Our research studies further illustrate that cells subjected to BZA alone or in conjunction with any of our other treatments displayed a notably elevated rate of cell death through apoptosis compared to necrosis, as depicted in
Figure 8.
In contrast to the previous analyses, which were conducted with TAM, the mRNA analyses were executed utilizing RAL. TAM is beneficial for breast cancer treatment, but its prolonged use presents a significant limitation due to an increased risk of endometrial cancer [
23]. RAL, being a newer generation SERM and relatively less extensively studied on the transcriptional level for ESR1 and BRCA1 gene, made it a strategic choice for this investigation to utilize for the mRNA analyses [
25].
Additionally, the RT-qPCR transcriptional expression of ESR1 levels correlated with the Western blot analyses in both cell lines. However, BRCA1 mRNA levels show similar trends at the translational expression. These effects may be due to other signal transduction factors influencing the expression of BRCA1 mRNA levels.
When evaluating the effect of BZA on BRCA1 expression, the RT-qPCR results are not consistent with the results of our Western blot analyses in both cell lines. This identifies an alteration at some point in the pathway between transcription and translation of the BRCA1 gene and its associated protein. Moreover, our RT-qPCR results show a significant increase in BRCA1 gene levels after treatment with BZA, while Western blotting demonstrates a significant reduction in BRCA1 protein expression following treatment. These conflicting results are consistent across both cell lines and remain unaffected by the co-treatment of BZA with other hormones and antihormones (E2, ICI, RAL). The lack of influence from the hormone co-treatments suggests that the observed discrepancies are likely specific to the action of BZA rather than being mediated through interactions with other hormones.
One plausible explanation may be attributed to crosstalk mechanisms between steroid receptors and kinase signaling pathways following treatment with BZA. The concept of crosstalk suggests that signals from other pathways can provide alternative regulatory inputs to the BRCA1 gene. In the context of our results, crosstalk mechanisms can provide a pathway for hormone-independent signaling, which may result in alterations of final protein translation.
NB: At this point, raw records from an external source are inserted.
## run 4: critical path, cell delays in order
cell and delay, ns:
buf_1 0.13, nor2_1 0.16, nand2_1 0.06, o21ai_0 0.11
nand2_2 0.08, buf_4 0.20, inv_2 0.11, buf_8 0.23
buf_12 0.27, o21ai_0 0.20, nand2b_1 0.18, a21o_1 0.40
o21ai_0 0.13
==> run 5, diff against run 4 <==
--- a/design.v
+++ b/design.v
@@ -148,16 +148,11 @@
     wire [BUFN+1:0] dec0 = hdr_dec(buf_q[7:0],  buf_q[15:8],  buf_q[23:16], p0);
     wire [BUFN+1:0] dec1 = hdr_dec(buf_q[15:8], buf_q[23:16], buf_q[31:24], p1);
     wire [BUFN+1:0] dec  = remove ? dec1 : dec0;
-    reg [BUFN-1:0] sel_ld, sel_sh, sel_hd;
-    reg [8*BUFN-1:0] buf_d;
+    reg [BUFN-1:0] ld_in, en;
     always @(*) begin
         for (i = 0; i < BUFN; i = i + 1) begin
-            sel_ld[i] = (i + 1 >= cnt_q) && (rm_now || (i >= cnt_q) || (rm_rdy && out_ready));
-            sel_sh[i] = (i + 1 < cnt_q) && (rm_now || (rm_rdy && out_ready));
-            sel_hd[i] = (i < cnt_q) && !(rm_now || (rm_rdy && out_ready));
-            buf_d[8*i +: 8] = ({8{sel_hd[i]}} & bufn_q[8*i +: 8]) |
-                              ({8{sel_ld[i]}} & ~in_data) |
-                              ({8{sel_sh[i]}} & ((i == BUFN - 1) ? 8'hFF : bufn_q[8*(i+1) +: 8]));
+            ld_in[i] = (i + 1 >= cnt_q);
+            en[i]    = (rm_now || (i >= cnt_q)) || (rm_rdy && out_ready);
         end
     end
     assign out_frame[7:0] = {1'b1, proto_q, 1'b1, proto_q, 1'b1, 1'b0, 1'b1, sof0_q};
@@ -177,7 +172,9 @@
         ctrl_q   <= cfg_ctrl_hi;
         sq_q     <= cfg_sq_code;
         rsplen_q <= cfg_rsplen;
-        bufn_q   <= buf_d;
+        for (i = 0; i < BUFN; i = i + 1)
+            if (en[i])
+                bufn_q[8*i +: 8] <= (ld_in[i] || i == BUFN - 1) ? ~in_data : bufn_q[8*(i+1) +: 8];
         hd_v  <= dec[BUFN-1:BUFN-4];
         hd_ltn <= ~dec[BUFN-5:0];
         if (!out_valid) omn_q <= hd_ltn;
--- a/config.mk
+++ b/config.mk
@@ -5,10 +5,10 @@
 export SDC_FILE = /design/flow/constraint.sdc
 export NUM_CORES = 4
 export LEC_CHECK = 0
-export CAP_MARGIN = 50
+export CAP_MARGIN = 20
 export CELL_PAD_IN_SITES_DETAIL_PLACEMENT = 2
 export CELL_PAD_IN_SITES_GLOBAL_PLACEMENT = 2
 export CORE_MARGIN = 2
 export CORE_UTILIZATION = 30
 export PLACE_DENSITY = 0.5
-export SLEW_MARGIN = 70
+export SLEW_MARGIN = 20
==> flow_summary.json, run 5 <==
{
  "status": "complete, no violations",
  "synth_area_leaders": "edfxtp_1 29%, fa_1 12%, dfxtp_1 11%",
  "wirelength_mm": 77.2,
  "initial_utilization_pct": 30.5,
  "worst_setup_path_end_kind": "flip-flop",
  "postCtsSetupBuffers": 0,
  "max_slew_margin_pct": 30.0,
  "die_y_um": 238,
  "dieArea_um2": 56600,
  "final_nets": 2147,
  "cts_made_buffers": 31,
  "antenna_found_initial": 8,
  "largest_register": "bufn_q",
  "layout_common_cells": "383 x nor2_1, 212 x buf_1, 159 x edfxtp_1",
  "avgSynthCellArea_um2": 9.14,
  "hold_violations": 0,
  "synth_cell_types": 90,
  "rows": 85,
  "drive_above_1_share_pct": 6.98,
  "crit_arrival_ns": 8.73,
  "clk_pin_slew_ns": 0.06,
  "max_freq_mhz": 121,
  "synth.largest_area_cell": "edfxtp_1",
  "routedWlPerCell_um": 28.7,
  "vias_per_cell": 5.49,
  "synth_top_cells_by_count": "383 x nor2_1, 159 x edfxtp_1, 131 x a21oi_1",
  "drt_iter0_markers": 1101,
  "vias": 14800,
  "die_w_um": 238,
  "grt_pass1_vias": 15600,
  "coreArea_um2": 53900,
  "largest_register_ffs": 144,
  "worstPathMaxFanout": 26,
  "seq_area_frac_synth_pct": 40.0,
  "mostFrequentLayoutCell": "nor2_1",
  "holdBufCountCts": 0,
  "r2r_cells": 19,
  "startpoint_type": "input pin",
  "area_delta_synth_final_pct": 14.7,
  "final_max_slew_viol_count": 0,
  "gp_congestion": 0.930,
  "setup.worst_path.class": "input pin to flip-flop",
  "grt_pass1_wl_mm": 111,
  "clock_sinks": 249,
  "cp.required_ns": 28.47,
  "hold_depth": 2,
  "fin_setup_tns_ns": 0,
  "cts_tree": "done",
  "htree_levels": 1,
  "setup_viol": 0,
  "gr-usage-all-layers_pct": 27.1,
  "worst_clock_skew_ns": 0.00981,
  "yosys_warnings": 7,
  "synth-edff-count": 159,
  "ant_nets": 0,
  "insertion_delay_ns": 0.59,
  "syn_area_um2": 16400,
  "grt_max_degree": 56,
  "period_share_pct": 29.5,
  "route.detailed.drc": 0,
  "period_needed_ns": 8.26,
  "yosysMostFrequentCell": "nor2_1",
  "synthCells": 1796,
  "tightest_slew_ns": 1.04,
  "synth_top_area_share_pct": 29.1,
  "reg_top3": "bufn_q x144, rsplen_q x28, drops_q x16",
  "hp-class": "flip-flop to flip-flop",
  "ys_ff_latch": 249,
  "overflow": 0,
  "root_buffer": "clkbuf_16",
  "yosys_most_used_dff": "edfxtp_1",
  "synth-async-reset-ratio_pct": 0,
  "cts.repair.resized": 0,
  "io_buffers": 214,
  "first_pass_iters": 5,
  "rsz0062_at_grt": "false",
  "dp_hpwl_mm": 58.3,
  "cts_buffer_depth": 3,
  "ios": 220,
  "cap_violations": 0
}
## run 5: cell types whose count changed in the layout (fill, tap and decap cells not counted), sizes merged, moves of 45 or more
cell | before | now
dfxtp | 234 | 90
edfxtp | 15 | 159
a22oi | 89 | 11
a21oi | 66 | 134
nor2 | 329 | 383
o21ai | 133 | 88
Context: an optimization exercise on an open-source flow, tuned for small area, a short achievable clock period and few clock cycles. The choices shown serve that exercise and are no tape-out recipe. Only simulation tests tie the RTL to the original design; equivalence was not proved. Power and IR drop assume default switching activity.

## flow/design.v (module list and top-level ports; edited modules follow where they fit)
// module fxp_unit: 288 lines
// module fxp_mul_cs: 1689 lines
module fxp_unit (
    input  wire        clk,
    input  wire        rst,
    input  wire        in_valid,
    output wire        in_ready,
    input  wire [31:0] in_cmd,
    input  wire [31:0] in_opa,
    input  wire [31:0] in_opb,
    output reg         out_valid,
    output reg  [31:0] out_res,
    output reg  [7:0]  out_code,
    output reg         out_defaulted
);
  // ...
==> flow/flow/run.sh <==
#!/bin/bash
export SETUP_SLACK_MARGIN=9.0
bash standard.sh > standard.log 2>&1
==> flow/standard.sh <==
#!/bin/bash
# synth_recipe.tcl (not shown) runs the flow's synth.tcl, then flattens the netlist and writes it again
# the make line also repeats each setting of config.mk as NAME=value (left out here)
make -C /OpenROAD-flow-scripts/flow DESIGN_CONFIG=/design/flow/config.mk WORK_HOME=/design/flow/orfs CLKGATE_MAP_FILE= SYNTH_SCRIPT=/design/flow/synth_recipe.tcl "${@:-finish}"
==> flow/config.mk <==
export PLATFORM = sky130hd
export DESIGN_NAME = fxp_unit
export DESIGN_NICKNAME = fxp_unit
export VERILOG_FILES = /design/flow/design.v
export SDC_FILE = /design/flow/constraint.sdc
export NUM_CORES = 4
export LEC_CHECK = 0
export CAP_MARGIN = 20
export CORE_MARGIN = 2
export CORE_UTILIZATION = 45
export SLEW_MARGIN = 20
==> flow/constraint.sdc <==
create_clock -name core_clock -period 14.0 [get_ports {clk}]
set_input_delay 2.8000 -clock core_clock [delete_from_list [all_inputs] [get_ports {clk}]]
set_output_delay 2.8000 -clock core_clock [all_outputs]
set_load 0.01 [all_outputs]
==> flow_summary.rst, run 1 <==
.. list-table::
   :header-rows: 1

   * - Metric
     - Value
   * - Run status
     - finished clean
   * - Sequential group share of total power
     - 13.1%
   * - Class of the tightest hold or removal check
     - reg -> reg
   * - Total Power
     - 19.1 mW
   * - HPWL after detailed placement
     - 191000 um
   * - Worst flop-to-flop path startpoint
     - bneg0[1]$_DFF_P_
   * - Vias after detailed routing
     - 62400
   * - Post-Route Setup TNS
     - 0 ns
   * - Number of levels the H-tree was split into
     - 3
   * - Min-Delay Startpoint
     - code1[0]$_SDFF_PP0_
   * - Number of instances resized during post-cts repair
     - 21
   * - Final Net Count
     - 8679
   * - Register-to-Register Setup Slack
     - 9.11 ns
   * - Worst slew margin relative to its limit
     - 21.9%
   * - Mux cell area share after synthesis
     - 6.47%
   * - Total placed instance area
     - 68200 um2
   * - Fraction of layout cells with a size suffix above 1
     - 7.30%
   * - Cell chosen for the clock root
     - sky130_fd_sc_hd__clkbuf_16
   * - Bufs w/o clock
     - 281
   * - Cell group occupying the most layout area
     - multi-input combinational cells
   * - Die boundary height
     - 386 um
   * - Count of sequential standard cells
     - 524
   * - Number of pins with negative max-slew slack in the final report
     - 0
   * - Total global-route track usage
     - 34.8%
   * - Worst endpoint data arrival time
     - 5.41 ns
   * - Registers with the most flip-flops
     - r1 (63), r2 (62), drem (34)
   * - Final clock period utilization by the worst path
     - 34.9%
   * - Maximum number of pins on one net before global-route repair
     - 79
   * - Family of cells with the greatest summed delay on the critical path
     - adder cells
   * - Static leakage
     - 30.0 nW
   * - Share of the final layout cell area in multi-input gates
     - 70.2%
   * - Arithmetic-cell share of the synthesized area counting full adders, half adders and majority gates
     - 19.7%
   * - Synthesized netlist cell count
     - 8082
   * - Minimum clock period after layout
     - 4.89 ns
   * - Internal power of the cells
     - 8.74 mW
   * - Standard cell core area
     - 145000 um2
   * - Most used standard cell by instance count after synthesis
     - sky130_fd_sc_hd__inv_1
   * - Sequential-to-total area share from yosys stat
     - 17.0%
   * - Largest clock skew in the final design
     - 0.0539 ns
   * - Number of buffers on the longest clock path
     - 3
   * - Max-capacitance violation count
     - 0
   * - TritonCTS buffer count
     - 66
   * - Largest Register
     - r1
   * - Number of non-filler instances in the completed layout
     - 9770
Testbench counts, summed over its fixed seeds: cycles 36,176.
==> run 2, diff against run 1 <==
==> flow/flow/run.sh (replaced) <==
#!/bin/bash
export SETUP_SLACK_MARGIN=9.35
bash standard.sh > standard.log 2>&1
==> run 2 against run 1 <==
  * Global-route usage decreased by 1.0 points
  * Sequential share of layout area is 0.24 points lower
  * Worst setup slack better by 0.24 ns
  * Critical path depth did not move
  * Register-to-register slack gained 0.24 ns
  * Combinational power is essentially flat
  * Maximum frequency increased by 5.3%
  * Critical endpoint is now r2[31]$_DFF_P_
  * First-iteration DRC count rose by 3.0%
  * Sequential cell count unchanged
  * Clock power fell by about 10%
==> flow_summary.rst, run 2 <==
.. list-table::
   :header-rows: 1

   * - Metric
     - Value
   * - Run status
     - finished clean
   * - Fraction of synthesis flops using an asynchronous set or reset pin
     - 0%
   * - Final clock period utilization by the worst path
     - 33.2% (-1.7 points)
   * - Unique cell type count in the Yosys netlist
     - 111
   * - Number of pins with negative max-slew slack in the final report
     - 0 (unchanged)
   * - Post-Route Setup TNS
     - 0 ns (unchanged)
   * - Number of flops mapped to enable cells by yosys
     - 66
   * - Number of synthesized register bits
     - 524
   * - Remaining antenna violation count
     - 0
   * - Standard cell core area
     - 145000 um2 (unchanged)
   * - Count of warnings emitted by yosys
     - 1
   * - CP Max Fanout
     - 38
   * - Clock edge transition at the registers on the reported setup and hold paths
     - 0.06 ns
   * - R2R Path End
     - r2[31]$_DFF_P_
   * - Hold-critical path depth
     - 2
   * - Count of cells along the worst register-to-register path
     - 12
   * - Flip-flop count of the largest register, all copies and words added
     - 63
   * - Number of fill cells in the layout
     - 14100
   * - Top cells by count, synth
     - 702 x sky130_fd_sc_hd__inv_1, 551 x sky130_fd_sc_hd__nor2_1, 524 x sky130_fd_sc_hd__nand2_1, 514 x sky130_fd_sc_hd__a22oi_1, 504 x sky130_fd_sc_hd__xnor2_1
   * - Worst slew margin relative to its limit
     - 25.7% (+3.9 points)
   * - Final WL
     - 264000 um
   * - End point of the worst hold path
     - out_valid$_DFF_P_
   * - Launching element type of the critical path
     - flip-flop
   * - Primary flip-flop cell chosen by synthesis mapping
     - sky130_fd_sc_hd__dfxtp_1
   * - Clock latency at the later pin of the worst-skew pair
     - 0.71 ns
   * - Worst flop-to-flop path startpoint
     - a0[22]$_DFF_P_
   * - Sequential-to-total area share from yosys stat
     - 17.0% (unchanged)
   * - Fraction of synthesized cell area taken by the top area cell type
     - 13.9%
   * - Commonest cells after routing, fill and taps aside
     - 695 x sky130_fd_sc_hd__inv_1, 543 x sky130_fd_sc_hd__nor2_1, 524 x sky130_fd_sc_hd__nand2_1, 513 x sky130_fd_sc_hd__a22oi_1, 497 x sky130_fd_sc_hd__xnor2_1
   * - Most used standard cell by instance count after synthesis
     - sky130_fd_sc_hd__inv_1
   * - Number of core rows
     - 140
   * - Number of iterations in the first detailed-routing pass
     - 9
   * - Count of endpoints failing hold in the final timing report
     - 0
   * - Total global-route track usage
     - 33.7% (-1.0 points)
   * - Final Net Count
     - 8735 (+0.65%)
   * - Area of all placed cells without fillers
     - 72500 um2
   * - Library cell with the largest summed area after synthesis
     - sky130_fd_sc_hd__dfxtp_1
   * - Global-route wire length before repair
     - 384000 um
   * - Max-capacitance violation count
     - 0 (unchanged)
   * - Register-to-Register Setup Slack
     - 9.35 ns (+0.24 ns)
   * - Max Freq
     - 215 MHz
   * - RSZ-0062 raised after global routing
     - yes
   * - Worst Setup End Kind
     - flip-flop
   * - Die boundary height
     - 386 um (unchanged)
   * - Average footprint of a synthesized cell
     - 8.14 um2
   * - Number of global-route vias before repair
     - 60100
   * - Average wire per standard cell
     - 26.9 um
   * - Die footprint
     - 149000 um2
   * - Min-Delay Startpoint
     - v1$_DFF_P_
   * - Number of port buffers
     - 136
   * - Hold-fix buffer count after cts
     - 0
   * - Fraction of layout cells with a size suffix above 1
     - 8.88% (+1.6 points)
   * - Synthesized netlist cell count
     - 8082 (unchanged)
   * - Worst endpoint data arrival time
     - 5.19 ns (-0.22 ns)
   * - HPWL after detailed placement
     - 184000 um (-3.4%)
   * - Power Dens Cells
     - 262 nW/um2
   * - Finish-stage setup viols
     - 0
   * - Synthesized area
     - 65800 um2
   * - DRC
     - 0
   * - Vias after detailed routing
     - 62900 (+0.83%)
   * - Initial antenna violation count
     - 8
   * - Number of buffers on the longest clock path
     - 3 (unchanged)
   * - Clock tree sinks
     - 524
   * - Registers with the most flip-flops
     - r1 (63), r2 (62), drem (34)
   * - Final RePlAce weighted congestion
     - 1.01
   * - DR iter-0 viols
     - 7856
   * - Main area contributors after synthesis
     - sky130_fd_sc_hd__dfxtp_1 14%, sky130_fd_sc_hd__fa_1 13%, sky130_fd_sc_hd__ha_1 6.7%, sky130_fd_sc_hd__xnor2_1 6.7%, sky130_fd_sc_hd__xor2_1 6.0%
   * - Die X-Extent
     - 386 um
   * - Largest Register
     - r1
   * - Worst VDD drop
     - 341 uV
   * - Class of the tightest hold or removal check
     - reg -> reg
   * - Static leakage
     - 30.5 nW (+1.6%)
   * - TritonCTS buffer count
     - 60 (-9.1%)
   * - Avg Vias per Cell
     - 6.40
   * - Largest clock skew in the final design
     - 0.0691 ns (+0.0152 ns)
   * - Pre-CTS setup slack
     - 8.10 ns
   * - Number of levels the H-tree was split into
     - 2 (-1)
   * - Overflow left after global routing
     - 0
   * - Cell chosen for the clock root
     - sky130_fd_sc_hd__clkbuf_16
   * - Relative area change from synthesis to final layout
     - 10.2%
   * - TritonCTS clock tree
     - yes
   * - Worst setup margin
     - 9.35 ns
   * - Data required, critical path
     - 14.54 ns
   * - Tightest Pin Transition
     - 1.11 ns
   * - Minimum clock period after layout
     - 4.65 ns (-0.244 ns)
   * - Total placed instance area
     - 68200 um2 (about the same)
   * - Maximum number of pins on one net before global-route repair
     - 81 (+2.5%)
   * - I/O pin count
     - 142
   * - Classification of the worst setup path
     - reg -> reg
   * - Effective utilization at floorplan
     - 45.2%
   * - Most common library cell in the layout ignoring fill and taps
     - sky130_fd_sc_hd__inv_1
## run 2: how the worst max path moves through the flow
stage	start	to	slack (ns)	cells past startpoint
6_report	a0[22]$_DFF_P_	r2[31]$_DFF_P_	9.35	12
5_1_grt	inv1$_SDFF_PP0_	out_res[31]$_DFF_P_	9.31	14
4_1_cts	bm0[2]$_DFF_P_	dquo[1]$_DFF_P_	9.25	22
3_5_place_dp	in_opa[3]	am0[26]$_DFF_P_	8.10	9
3_3_place_gp	in_opa[3]	am0[26]$_DFF_P_	8.08	9
2_1_floorplan	in_opa[4]	am0[26]$_DFF_P_	8.85	8
## run 2: where the power goes
| part | internal [mW] | leakage [nW] | switching (mW) |
|---|---|---|---|
| registers | 2.09 | 4.55 | 0.384 |
| clock network | 0.934 | 0.970 | 0.707 |
| logic | 5.71 | 25.0 | 9.18 |
## run 2: worst max-delay path: stages, from the launching register on
cell	delay, ns
sky130_fd_sc_hd__dfxtp_1	0.33
sky130_fd_sc_hd__clkbuf_8	0.39
sky130_fd_sc_hd__a22oi_1	0.19
sky130_fd_sc_hd__xor2_1	0.23
sky130_fd_sc_hd__fa_1	0.51
sky130_fd_sc_hd__fa_1	0.52
sky130_fd_sc_hd__inv_1	0.07
sky130_fd_sc_hd__fa_1	0.49
sky130_fd_sc_hd__inv_1	0.07
sky130_fd_sc_hd__fa_1	0.42
sky130_fd_sc_hd__fa_1	0.52
sky130_fd_sc_hd__inv_1	0.06
sky130_fd_sc_hd__fa_1	0.64
## run 2: final cells by class
class | count | area [um2] | share of cell area, %
clock inverter | 27 | 394 | 0.544
sequential | 524 | 11300 | 15.6
antenna | 4 | 10.0 | 0.0138
clock buffer | 81 | 1630 | 2.24
inverter | 715 | 2720 | 3.75
multi-input combinational | 6214 | 50300 | 69.4
tap | 1917 | 2400 | 3.31
timing repair buffer | 342 | 3720 | 5.14
## run 2: repair_timing
action / in CTS / in global routing
setup endpoints to repair: 161 / 152
setup buffers: 10 / 54
pin swaps: 16 / 48
gates cloned: 2 / 13
hold endpoints to repair: 0 / 0
resized for setup: 155 / 231
## run 2: kinds of logic after synthesis
kind of cell               Yosys count  synth area share, %
buffers and inverters             1349                 7.97
other                                1              0.00570
muxes                              381                 6.47
and+or+nand+nor                   1782                 12.6
adders and majority gates          779                 19.7
AOI/OAI and AO/OA                 2312                 23.6
DFF                                524                 17.0
xor gates and xnor gates           954                 12.7
## run 2: per-layer routing
layer  wire (um)  track usage (%)  vias up  share of wire (%)
li1            -                -    28000                  -
met1      112000             47.6    30400                 42
met2      109000             49.2     3703                 41
met3       31500             8.58      792                 12
met4       11800             12.8       10                4.5
met5         163                0        -              0.062
## run 2: stage by stage
step	utilization [%]	std cells	hold slack, ns	power, mW
6_report	49.8	9824	0.432	19.0
5_1_grt	49.8	9821	0.469	20.4
2_1_floorplan	-	8086	0.353	11.6
4_1_cts	48.7	9753	0.435	18.2
3_5_place_dp	46.9	9633	0.422	16.4
3_3_place_gp	46.9	9632	0.418	16.2

==> separate check: timing with driven ports <==
The flow's constraints put no driver on any port. The routed layouts listed below were extracted and timed again, unchanged, in two steps. Step 1 assumes that a clkbuf_16 drives the clock port and a buf_2 every other input. Step 2 moves the port delays by t, midway between the first and last clock arrival at a register: inputs arrive t later, outputs are due t later. That takes back most of the time a late clock gives input paths. a / b / c = no drivers / after step 1 / after step 2; a / b = the first two.
run | t (ns) | setup slack, ns | worst hold slack (ns)
run 1 | 0.758 | 9.107 / 9.107 / 8.431 | 0.433 / 0.433 / 0.433
run 2 | 0.750 | 9.352 / 9.352 / 8.646 | 0.432 / 0.432 / 0.432
After both steps setup and hold are still met in every run listed. For run 2, which loses most, drivers alone change the setup slack by 0.000 ns; drivers and shift together by -0.706 ns.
This interplay results in a dynamic interaction that can circumvent the effectiveness of therapies due to modifications that can either resist antagonistic effects or facilitate agonistic responses [
38,
39]. Additionally, drawing insights from studies on the crosstalk between BRCA1 and Poly [ADP-ribose] polymerase 1 (PARP1), interactions within this crosstalk pathway may contribute to the observed discrepancies. Specifically, the dynamic mechanisms between BRCA1 and PARP1 may be suggestive of a complex regulatory network that can influence gene expression and protein translation [
40].
In addition, studies have demonstrated RNA-induced BRCA1 gene methylation, which reduced BRCA1 protein expression [
41]. We cannot rule out the possibility of BZA influencing crosstalk or gene methylation. However, this is outside the scope of our current discussion. Additional studies are necessary to determine the specific mechanism by which BZA induces alterations in the transcription and translation of the BRCA1 gene and its associated protein.
Moreover, confocal imaging revealed that cytolocalization of ERα remained unaltered upon treatment with BZA.